TASK STATEMENT:
Copy every line below where the string "else" is found.

Saved entries:
********

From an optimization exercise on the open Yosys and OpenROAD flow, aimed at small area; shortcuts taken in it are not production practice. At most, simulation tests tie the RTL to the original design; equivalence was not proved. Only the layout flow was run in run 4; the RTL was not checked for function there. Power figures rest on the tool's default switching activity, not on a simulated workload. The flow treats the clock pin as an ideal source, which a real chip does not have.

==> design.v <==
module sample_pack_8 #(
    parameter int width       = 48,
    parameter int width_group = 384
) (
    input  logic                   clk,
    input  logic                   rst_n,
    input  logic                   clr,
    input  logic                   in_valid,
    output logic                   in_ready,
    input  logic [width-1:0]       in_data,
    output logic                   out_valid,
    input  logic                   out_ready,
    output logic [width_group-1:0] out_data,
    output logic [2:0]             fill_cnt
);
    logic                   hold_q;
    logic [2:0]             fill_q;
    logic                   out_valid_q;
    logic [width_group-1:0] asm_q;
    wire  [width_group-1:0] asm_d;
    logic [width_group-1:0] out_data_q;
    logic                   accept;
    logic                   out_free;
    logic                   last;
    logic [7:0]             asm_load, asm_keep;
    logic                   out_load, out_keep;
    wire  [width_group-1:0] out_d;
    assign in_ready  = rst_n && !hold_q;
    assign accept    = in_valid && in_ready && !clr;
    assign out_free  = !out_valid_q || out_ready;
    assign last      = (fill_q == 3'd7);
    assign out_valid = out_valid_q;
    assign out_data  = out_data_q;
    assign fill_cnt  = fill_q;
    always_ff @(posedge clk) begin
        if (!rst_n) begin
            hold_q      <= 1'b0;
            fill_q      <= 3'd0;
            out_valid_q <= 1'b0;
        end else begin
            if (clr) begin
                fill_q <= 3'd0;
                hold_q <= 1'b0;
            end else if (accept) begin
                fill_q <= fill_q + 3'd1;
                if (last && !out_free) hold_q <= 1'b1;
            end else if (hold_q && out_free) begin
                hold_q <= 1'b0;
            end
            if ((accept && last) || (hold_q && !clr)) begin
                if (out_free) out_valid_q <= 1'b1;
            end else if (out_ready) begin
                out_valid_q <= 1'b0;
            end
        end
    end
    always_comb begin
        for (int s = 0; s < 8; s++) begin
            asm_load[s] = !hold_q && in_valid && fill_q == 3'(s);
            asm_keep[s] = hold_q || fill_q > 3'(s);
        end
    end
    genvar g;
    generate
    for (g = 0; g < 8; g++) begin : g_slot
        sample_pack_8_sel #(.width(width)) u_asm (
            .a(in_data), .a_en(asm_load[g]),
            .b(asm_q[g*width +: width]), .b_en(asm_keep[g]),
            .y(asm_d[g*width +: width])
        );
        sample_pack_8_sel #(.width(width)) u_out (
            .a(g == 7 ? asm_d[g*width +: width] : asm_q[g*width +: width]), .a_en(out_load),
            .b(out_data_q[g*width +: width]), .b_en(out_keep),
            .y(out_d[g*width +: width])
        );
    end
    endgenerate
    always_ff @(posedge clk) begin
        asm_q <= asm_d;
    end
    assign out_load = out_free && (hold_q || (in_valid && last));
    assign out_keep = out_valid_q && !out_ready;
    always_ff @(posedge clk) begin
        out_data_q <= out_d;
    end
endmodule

********

TASK RESPONSE:
        end else begin
            end else if (accept) begin
            end else if (hold_q && out_free) begin
            end else if (out_ready) begin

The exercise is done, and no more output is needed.